Data shown START

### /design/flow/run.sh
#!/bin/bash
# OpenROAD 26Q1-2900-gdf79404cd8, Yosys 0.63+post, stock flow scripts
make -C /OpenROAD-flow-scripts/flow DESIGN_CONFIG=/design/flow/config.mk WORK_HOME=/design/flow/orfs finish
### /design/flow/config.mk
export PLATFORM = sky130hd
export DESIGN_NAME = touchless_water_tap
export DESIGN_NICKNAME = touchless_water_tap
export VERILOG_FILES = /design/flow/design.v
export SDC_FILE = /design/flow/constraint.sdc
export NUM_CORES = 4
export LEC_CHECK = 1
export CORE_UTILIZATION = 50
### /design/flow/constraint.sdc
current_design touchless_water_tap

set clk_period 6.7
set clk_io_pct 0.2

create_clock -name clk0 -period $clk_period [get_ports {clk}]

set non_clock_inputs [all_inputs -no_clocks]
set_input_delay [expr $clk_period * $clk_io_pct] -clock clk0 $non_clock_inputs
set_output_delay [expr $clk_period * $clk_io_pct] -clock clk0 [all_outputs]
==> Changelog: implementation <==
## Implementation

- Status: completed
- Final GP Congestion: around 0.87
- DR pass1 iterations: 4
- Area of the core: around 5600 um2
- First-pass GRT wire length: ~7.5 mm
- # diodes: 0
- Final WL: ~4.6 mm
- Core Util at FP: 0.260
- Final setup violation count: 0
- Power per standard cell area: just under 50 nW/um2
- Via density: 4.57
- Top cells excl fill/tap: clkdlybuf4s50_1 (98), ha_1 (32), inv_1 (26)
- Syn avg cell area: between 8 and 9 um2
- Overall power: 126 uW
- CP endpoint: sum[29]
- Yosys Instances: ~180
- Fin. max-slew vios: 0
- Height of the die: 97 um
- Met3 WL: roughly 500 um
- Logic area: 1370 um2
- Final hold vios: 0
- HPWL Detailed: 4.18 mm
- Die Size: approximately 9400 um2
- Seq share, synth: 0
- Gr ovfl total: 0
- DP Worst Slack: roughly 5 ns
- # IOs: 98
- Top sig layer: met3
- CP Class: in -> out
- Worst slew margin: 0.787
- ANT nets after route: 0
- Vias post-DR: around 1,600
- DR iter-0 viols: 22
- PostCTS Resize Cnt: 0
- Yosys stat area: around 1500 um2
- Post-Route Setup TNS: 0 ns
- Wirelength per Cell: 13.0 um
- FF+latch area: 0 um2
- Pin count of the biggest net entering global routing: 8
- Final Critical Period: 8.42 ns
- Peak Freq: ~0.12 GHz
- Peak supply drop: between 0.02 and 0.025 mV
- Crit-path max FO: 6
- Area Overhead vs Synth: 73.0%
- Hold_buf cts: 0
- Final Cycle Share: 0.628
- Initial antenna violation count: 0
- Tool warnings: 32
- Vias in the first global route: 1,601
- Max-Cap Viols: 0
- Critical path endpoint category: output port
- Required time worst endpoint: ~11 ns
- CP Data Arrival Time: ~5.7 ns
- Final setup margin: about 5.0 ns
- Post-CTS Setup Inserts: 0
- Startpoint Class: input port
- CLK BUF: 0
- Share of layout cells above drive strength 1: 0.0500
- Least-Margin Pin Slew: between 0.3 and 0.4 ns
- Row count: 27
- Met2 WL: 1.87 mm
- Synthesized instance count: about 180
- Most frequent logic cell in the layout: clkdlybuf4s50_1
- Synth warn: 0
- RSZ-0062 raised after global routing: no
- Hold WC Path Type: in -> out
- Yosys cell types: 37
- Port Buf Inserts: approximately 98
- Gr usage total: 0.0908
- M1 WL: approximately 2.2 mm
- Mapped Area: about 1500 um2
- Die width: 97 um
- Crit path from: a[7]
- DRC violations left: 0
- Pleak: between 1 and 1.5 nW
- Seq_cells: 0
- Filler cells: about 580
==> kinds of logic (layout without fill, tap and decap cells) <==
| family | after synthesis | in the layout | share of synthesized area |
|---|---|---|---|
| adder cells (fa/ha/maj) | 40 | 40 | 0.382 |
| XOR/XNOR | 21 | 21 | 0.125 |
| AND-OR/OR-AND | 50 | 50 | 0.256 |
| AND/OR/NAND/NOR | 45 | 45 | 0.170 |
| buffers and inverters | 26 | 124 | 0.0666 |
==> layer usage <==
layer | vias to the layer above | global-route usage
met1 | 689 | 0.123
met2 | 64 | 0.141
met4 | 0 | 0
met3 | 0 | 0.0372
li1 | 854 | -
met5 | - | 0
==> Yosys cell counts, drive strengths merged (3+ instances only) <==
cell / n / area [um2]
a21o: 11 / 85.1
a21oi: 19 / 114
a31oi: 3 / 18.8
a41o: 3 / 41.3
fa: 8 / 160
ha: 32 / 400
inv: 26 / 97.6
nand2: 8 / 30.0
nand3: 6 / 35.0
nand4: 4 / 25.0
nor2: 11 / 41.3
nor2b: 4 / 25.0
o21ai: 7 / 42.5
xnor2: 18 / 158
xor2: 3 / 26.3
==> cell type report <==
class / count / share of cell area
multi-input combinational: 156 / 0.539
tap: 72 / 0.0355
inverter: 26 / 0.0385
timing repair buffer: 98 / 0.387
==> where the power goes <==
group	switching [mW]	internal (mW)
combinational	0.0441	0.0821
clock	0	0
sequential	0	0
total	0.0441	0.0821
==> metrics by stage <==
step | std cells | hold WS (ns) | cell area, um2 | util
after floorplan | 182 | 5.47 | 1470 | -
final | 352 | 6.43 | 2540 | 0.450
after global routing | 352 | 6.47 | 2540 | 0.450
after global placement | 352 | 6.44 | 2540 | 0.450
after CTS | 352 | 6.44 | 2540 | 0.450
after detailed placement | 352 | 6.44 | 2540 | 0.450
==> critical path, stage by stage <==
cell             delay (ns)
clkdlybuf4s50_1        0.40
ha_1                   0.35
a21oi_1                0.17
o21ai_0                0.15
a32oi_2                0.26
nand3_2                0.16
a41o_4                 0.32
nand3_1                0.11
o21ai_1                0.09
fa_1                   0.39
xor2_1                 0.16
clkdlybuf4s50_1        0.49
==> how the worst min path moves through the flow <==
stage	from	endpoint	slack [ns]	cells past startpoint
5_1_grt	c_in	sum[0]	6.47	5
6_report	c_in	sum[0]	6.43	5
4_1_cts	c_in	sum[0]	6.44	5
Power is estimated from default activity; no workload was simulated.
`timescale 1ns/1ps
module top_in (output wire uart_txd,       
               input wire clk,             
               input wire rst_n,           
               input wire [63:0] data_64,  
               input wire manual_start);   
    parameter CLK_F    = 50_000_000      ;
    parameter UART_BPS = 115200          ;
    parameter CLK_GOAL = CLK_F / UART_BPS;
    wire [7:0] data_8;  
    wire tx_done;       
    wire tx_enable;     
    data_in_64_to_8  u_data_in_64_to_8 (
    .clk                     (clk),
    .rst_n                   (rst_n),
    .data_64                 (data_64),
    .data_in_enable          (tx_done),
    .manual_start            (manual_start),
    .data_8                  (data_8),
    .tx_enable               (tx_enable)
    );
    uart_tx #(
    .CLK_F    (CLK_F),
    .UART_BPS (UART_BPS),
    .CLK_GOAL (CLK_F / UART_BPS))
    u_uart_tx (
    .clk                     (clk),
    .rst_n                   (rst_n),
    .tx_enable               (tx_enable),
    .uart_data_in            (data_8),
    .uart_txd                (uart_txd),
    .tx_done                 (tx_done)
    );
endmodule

Data shown END

» What you are asked to do:
Look through the records above for the string "routing", then copy every line that has it.

» Task answer:
- Pin count of the biggest net entering global routing: 8
- RSZ-0062 raised after global routing: no
after global routing | 352 | 6.47 | 2540 | 0.450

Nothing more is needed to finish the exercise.